Supervised learning algorithms were deployed in a data-set containing the information of 300K loans, including critical metrics that help us better understand the process by which future loans can be measured, with the end goal of minimizing delinquent loans and the loss of the principal amount loaned.
The costliest mistake the bank can make is to issue a loan that will end up in default or delinquency. This model aims to understand the metrics we need to monitor throughout the lifecycle of a loan to avoid any potential loss of the principal amount on top of interest not accrued.
This kind of error in our model is a false negative error and is significantly more costly than a false positive error in which the bank would only lose a hypothetical interest amount as the loan was never distributed.

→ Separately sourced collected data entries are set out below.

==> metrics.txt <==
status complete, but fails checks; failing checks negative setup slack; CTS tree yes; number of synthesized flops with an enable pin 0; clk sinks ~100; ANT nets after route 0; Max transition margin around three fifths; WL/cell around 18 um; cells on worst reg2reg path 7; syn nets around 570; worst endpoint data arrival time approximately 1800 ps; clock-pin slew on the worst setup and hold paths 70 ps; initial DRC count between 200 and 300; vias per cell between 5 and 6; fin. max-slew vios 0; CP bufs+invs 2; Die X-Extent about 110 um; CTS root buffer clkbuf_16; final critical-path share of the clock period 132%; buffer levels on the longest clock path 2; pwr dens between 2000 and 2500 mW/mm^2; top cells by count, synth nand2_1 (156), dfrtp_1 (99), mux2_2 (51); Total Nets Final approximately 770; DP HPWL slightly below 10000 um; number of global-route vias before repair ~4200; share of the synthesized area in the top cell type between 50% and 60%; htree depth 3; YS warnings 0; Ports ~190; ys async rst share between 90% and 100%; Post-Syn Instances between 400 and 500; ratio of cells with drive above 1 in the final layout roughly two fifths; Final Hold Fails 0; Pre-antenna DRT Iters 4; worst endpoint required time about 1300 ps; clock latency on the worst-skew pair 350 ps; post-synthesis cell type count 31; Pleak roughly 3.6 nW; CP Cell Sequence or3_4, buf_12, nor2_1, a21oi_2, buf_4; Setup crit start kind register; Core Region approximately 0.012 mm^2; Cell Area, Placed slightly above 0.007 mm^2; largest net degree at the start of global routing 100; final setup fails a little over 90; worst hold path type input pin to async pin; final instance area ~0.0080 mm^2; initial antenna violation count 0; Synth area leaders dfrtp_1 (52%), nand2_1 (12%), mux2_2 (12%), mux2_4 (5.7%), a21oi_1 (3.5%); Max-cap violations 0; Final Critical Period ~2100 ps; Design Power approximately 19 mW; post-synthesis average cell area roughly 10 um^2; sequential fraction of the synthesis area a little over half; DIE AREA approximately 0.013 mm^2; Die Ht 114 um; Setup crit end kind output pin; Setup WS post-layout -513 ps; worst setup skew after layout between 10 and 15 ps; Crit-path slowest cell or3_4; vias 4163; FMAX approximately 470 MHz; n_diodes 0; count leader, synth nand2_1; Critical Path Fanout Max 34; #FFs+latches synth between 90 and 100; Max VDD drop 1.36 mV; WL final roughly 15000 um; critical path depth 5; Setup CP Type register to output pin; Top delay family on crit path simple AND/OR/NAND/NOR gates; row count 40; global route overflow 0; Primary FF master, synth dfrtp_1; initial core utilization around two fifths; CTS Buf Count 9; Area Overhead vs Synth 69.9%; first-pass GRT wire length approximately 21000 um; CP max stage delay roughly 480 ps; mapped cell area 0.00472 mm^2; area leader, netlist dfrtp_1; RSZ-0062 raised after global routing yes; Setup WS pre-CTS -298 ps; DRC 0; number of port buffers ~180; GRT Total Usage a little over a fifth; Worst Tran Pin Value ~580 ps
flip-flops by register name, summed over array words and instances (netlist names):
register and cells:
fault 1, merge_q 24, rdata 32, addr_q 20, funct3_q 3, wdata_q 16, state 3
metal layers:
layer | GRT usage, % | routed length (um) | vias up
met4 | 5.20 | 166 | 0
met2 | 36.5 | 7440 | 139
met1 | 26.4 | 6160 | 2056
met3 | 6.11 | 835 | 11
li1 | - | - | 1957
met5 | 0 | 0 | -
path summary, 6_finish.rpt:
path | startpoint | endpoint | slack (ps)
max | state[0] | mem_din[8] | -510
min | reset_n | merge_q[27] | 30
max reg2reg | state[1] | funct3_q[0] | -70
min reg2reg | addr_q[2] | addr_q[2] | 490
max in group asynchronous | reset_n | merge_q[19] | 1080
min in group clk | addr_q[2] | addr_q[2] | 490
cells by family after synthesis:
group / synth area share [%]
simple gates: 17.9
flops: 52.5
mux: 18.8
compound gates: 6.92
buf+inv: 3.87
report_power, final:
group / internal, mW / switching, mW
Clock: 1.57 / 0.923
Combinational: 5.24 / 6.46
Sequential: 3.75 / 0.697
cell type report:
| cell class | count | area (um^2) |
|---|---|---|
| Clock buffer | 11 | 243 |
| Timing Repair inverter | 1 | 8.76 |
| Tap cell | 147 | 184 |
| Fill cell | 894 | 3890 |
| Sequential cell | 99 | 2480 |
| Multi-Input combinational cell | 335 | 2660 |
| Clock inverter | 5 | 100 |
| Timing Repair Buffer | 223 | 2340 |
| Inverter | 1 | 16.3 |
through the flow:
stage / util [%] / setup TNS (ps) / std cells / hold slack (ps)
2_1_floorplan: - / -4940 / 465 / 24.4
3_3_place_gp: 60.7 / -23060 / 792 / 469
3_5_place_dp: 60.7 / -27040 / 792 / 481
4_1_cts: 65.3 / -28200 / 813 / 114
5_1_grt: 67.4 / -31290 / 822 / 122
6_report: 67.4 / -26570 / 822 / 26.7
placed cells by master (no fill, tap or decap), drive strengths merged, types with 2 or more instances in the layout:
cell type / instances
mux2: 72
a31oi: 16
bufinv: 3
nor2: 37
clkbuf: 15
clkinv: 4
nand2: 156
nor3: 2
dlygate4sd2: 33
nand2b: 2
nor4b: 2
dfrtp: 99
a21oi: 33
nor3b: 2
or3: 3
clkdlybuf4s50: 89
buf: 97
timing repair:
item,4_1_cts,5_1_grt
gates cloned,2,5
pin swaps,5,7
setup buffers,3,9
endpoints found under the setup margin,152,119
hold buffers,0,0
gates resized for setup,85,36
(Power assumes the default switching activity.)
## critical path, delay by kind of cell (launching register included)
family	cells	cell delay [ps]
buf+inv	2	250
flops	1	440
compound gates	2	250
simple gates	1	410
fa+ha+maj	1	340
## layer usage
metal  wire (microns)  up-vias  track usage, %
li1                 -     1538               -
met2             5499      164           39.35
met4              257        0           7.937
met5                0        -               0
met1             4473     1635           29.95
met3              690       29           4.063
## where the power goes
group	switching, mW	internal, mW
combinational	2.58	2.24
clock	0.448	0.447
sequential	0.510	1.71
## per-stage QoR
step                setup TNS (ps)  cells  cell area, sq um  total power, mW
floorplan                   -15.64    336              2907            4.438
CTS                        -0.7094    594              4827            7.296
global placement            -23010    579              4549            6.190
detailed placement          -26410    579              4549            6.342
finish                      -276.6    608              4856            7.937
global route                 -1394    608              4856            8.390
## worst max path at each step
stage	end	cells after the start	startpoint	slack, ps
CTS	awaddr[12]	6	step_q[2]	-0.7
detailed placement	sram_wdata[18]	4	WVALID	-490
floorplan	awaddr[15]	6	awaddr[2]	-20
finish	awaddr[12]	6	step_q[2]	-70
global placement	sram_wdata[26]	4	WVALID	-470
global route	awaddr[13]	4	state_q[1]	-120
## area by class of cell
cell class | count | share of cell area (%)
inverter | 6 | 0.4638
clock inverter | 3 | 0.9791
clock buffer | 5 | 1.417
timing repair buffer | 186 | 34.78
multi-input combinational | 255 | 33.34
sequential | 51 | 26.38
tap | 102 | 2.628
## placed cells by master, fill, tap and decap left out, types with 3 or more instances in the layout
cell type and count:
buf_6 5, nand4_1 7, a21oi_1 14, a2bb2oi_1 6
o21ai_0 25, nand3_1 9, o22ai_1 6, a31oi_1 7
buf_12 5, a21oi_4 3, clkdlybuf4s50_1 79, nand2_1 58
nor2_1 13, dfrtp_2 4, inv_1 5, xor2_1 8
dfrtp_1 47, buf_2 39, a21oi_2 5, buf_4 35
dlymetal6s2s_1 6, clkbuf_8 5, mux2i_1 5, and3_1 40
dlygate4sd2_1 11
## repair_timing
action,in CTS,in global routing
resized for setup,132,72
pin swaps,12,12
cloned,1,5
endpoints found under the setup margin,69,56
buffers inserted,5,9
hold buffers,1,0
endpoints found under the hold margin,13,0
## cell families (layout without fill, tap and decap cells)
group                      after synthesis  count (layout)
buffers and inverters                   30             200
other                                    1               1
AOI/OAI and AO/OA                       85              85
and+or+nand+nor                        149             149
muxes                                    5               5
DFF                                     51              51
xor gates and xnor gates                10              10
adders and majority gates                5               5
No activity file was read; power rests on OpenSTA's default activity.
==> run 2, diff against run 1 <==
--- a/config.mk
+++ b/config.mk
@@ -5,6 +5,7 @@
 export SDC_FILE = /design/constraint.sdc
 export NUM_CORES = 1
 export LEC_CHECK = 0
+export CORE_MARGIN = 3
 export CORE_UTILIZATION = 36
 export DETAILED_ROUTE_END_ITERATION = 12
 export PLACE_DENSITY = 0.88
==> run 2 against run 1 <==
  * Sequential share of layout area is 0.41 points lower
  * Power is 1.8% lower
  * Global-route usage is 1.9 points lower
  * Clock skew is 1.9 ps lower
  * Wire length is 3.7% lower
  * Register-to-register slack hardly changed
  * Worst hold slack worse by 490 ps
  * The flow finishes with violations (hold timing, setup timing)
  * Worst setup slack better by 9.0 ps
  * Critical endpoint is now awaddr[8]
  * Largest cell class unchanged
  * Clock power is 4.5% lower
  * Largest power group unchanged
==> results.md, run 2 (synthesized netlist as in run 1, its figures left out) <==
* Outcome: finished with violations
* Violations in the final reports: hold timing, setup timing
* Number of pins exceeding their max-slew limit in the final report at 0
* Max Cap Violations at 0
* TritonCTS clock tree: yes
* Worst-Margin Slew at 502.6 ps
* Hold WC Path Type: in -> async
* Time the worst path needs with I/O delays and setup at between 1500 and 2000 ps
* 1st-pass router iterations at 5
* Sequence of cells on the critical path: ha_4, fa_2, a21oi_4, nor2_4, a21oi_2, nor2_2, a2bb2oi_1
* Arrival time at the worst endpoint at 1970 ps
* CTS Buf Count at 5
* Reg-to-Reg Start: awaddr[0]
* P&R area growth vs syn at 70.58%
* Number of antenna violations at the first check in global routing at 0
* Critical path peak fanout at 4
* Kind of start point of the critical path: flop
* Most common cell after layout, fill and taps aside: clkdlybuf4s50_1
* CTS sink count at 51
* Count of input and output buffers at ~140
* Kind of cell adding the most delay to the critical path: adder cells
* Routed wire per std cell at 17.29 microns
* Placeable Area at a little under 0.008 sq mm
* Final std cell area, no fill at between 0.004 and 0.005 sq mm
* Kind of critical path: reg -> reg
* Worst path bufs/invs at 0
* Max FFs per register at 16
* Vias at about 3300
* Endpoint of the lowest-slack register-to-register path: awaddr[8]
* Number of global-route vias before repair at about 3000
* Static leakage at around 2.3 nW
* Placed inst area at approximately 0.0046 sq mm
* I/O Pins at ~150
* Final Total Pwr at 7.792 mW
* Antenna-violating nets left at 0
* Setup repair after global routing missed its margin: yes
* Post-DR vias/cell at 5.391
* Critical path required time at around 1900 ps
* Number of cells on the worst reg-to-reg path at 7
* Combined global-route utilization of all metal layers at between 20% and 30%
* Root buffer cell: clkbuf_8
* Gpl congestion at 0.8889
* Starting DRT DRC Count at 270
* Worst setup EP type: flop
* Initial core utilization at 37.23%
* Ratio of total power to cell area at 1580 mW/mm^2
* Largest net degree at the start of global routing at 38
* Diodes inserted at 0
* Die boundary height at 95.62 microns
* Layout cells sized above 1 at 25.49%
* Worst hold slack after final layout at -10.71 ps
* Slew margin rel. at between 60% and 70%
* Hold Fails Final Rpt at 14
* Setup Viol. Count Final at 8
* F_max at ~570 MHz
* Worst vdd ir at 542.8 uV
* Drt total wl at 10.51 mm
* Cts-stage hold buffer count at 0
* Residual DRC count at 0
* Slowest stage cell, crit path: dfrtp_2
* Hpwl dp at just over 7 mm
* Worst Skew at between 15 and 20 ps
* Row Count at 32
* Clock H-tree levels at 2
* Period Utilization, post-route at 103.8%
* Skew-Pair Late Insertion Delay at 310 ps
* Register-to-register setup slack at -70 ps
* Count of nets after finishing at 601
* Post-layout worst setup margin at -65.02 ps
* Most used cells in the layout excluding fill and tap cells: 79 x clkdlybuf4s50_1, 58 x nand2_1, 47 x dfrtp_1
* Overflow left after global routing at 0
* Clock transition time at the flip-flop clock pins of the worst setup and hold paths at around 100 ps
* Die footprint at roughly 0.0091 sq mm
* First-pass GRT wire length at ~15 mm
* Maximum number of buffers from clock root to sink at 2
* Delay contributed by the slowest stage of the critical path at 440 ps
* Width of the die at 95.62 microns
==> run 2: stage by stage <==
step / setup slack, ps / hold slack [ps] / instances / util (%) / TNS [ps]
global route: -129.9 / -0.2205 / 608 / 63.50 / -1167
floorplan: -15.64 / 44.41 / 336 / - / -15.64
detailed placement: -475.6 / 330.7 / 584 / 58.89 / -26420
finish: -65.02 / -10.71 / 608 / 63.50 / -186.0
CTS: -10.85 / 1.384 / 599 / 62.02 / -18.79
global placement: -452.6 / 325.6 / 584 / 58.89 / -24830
**config.mk**
```make
export PLATFORM = sky130hd
export DESIGN_NAME = adder_serial_cla_flat
export DESIGN_NICKNAME = d
export VERILOG_FILES = /design/src/rtl/adder_serial_cla_if.sv /design/src/rtl/adder_serial_cla.sv /design/src/flat_wrapper.sv
export SDC_FILE = /design/constraint.sdc
export NUM_CORES = 1
export LEC_CHECK = 0
export ABC_AREA = 0
export CORE_ASPECT_RATIO = 1.5
export CORE_UTILIZATION = 54
export CTS_CLUSTER_SIZE = 28
export DETAILED_ROUTE_END_ITERATION = 7
export PLACE_DENSITY_LB_ADDON = 0.1
export SKIP_LAST_GASP = 1
export SYNTH_ARGS = -nofsm -noshare
export SYNTH_HDL_FRONTEND = slang
export SYNTH_SLANG_ARGS = --single-unit
```
**constraint.sdc**
```tcl
create_clock -name clk -period 7.1 [get_ports clk]
set_clock_uncertainty 0.15 [all_clocks]
set_input_delay 1.065 -clock clk [delete_from_list [all_inputs] [get_ports clk]]
set_output_delay 1.065 -clock clk [all_outputs]
set_load 0.01 [all_outputs]
```
### config.mk
export PLATFORM = sky130hd
export DESIGN_NAME = mips_datapath_fetch
export DESIGN_NICKNAME = d
export VERILOG_FILES = /design/src/rtl/mips_datapath_fetch_pkg.sv /design/src/rtl/mips_datapath_fetch_fifo.sv /design/src/rtl/mips_datapath_fetch.sv
export SDC_FILE = /design/constraint.sdc
export NUM_CORES = 1
export LEC_CHECK = 0
export BUFFER_PORTS_ARGS = -buffer_cell sky130_fd_sc_hd__buf_2
export CORE_AREA = 2 2 152 154
export DETAILED_ROUTE_END_ITERATION = 8
export DIE_AREA = 0 0 154 156
export PLACE_DENSITY = 0.68
export SLEW_MARGIN = 20
export SYNTH_ARGS = -nofsm -noshare
export SYNTH_HDL_FRONTEND = slang
export SYNTH_HIERARCHICAL = 1
export SYNTH_SLANG_ARGS = --single-unit
### constraint.sdc
create_clock -name clock -period 2.2 [get_ports clock]
set_input_delay 0.55 -clock clock [delete_from_list [all_inputs] [get_ports clock]]
set_output_delay 0.55 -clock clock [all_outputs]
set_load 0.02 [all_outputs]
**config.mk**
```make
export PLATFORM = sky130hd
export DESIGN_NAME = fifo_stream_reader_flat
export DESIGN_NICKNAME = d
export VERILOG_FILES = /design/src/rtl/fifo_stream_reader_if.sv /design/src/rtl/fifo_stream_reader.sv /design/src/flat_wrapper.sv
export SDC_FILE = /design/constraint.sdc
export NUM_CORES = 1
export LEC_CHECK = 0
export ABC_AREA = 0
export BUFFER_PORTS_ARGS = -buffer_cell sky130_fd_sc_hd__buf_2
export CAP_MARGIN = 15
export CORE_MARGIN = 2
export CORE_UTILIZATION = 48
export DETAILED_ROUTE_END_ITERATION = 10
export PLACE_DENSITY = 0.75
export SLEW_MARGIN = 10
export SYNTH_ARGS = -nofsm -noshare
export SYNTH_HDL_FRONTEND = slang
export SYNTH_SLANG_ARGS = --single-unit
```
**constraint.sdc**
```tcl
create_clock -name clk -period 2.7 [get_ports clk]
set_input_delay 0.27 -clock clk [delete_from_list [all_inputs] [get_ports clk]]
set_output_delay 0.27 -clock clk [all_outputs]
set_load 0.03 [all_outputs]
```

The data used in these supervised learning algorithmic models came from 300,000 records with a ratio of 2:1, not delinquent - to - delinquent. The features implemented in this model are the following:
Loan Amount
Funded Amount
Funded Amount Invested
Interest Rate
Installments
Annaul Income
FICO Range – Low
FICO Range – High
Total Payment
Total Payment – Investement
Total Recovered Principal
Total Recovered Interest
Last FICO Range – High
Last FICO Rango - Low
The first model is a Logistic Regression Model. This model allows us to view how our model can detect False Negative and False Positive errors.
A decision tree initiated our second model as a preliminary step to our Random Forest algorithm.
After we run our Random Forest, we can interpret the importance of each feature and verify the precision of our model.
We can see the importance of monitoring FICO scores throughout the loan lifecycle. We can also see the model performed at a 97% precision rate on our test data.
It is imperative to gauge the FICO fluctuation of the applicant from 36 -60 months before the loan application in order as this is our most important feature and our best predictor as to whether an applicant will become delinquent in the future or not.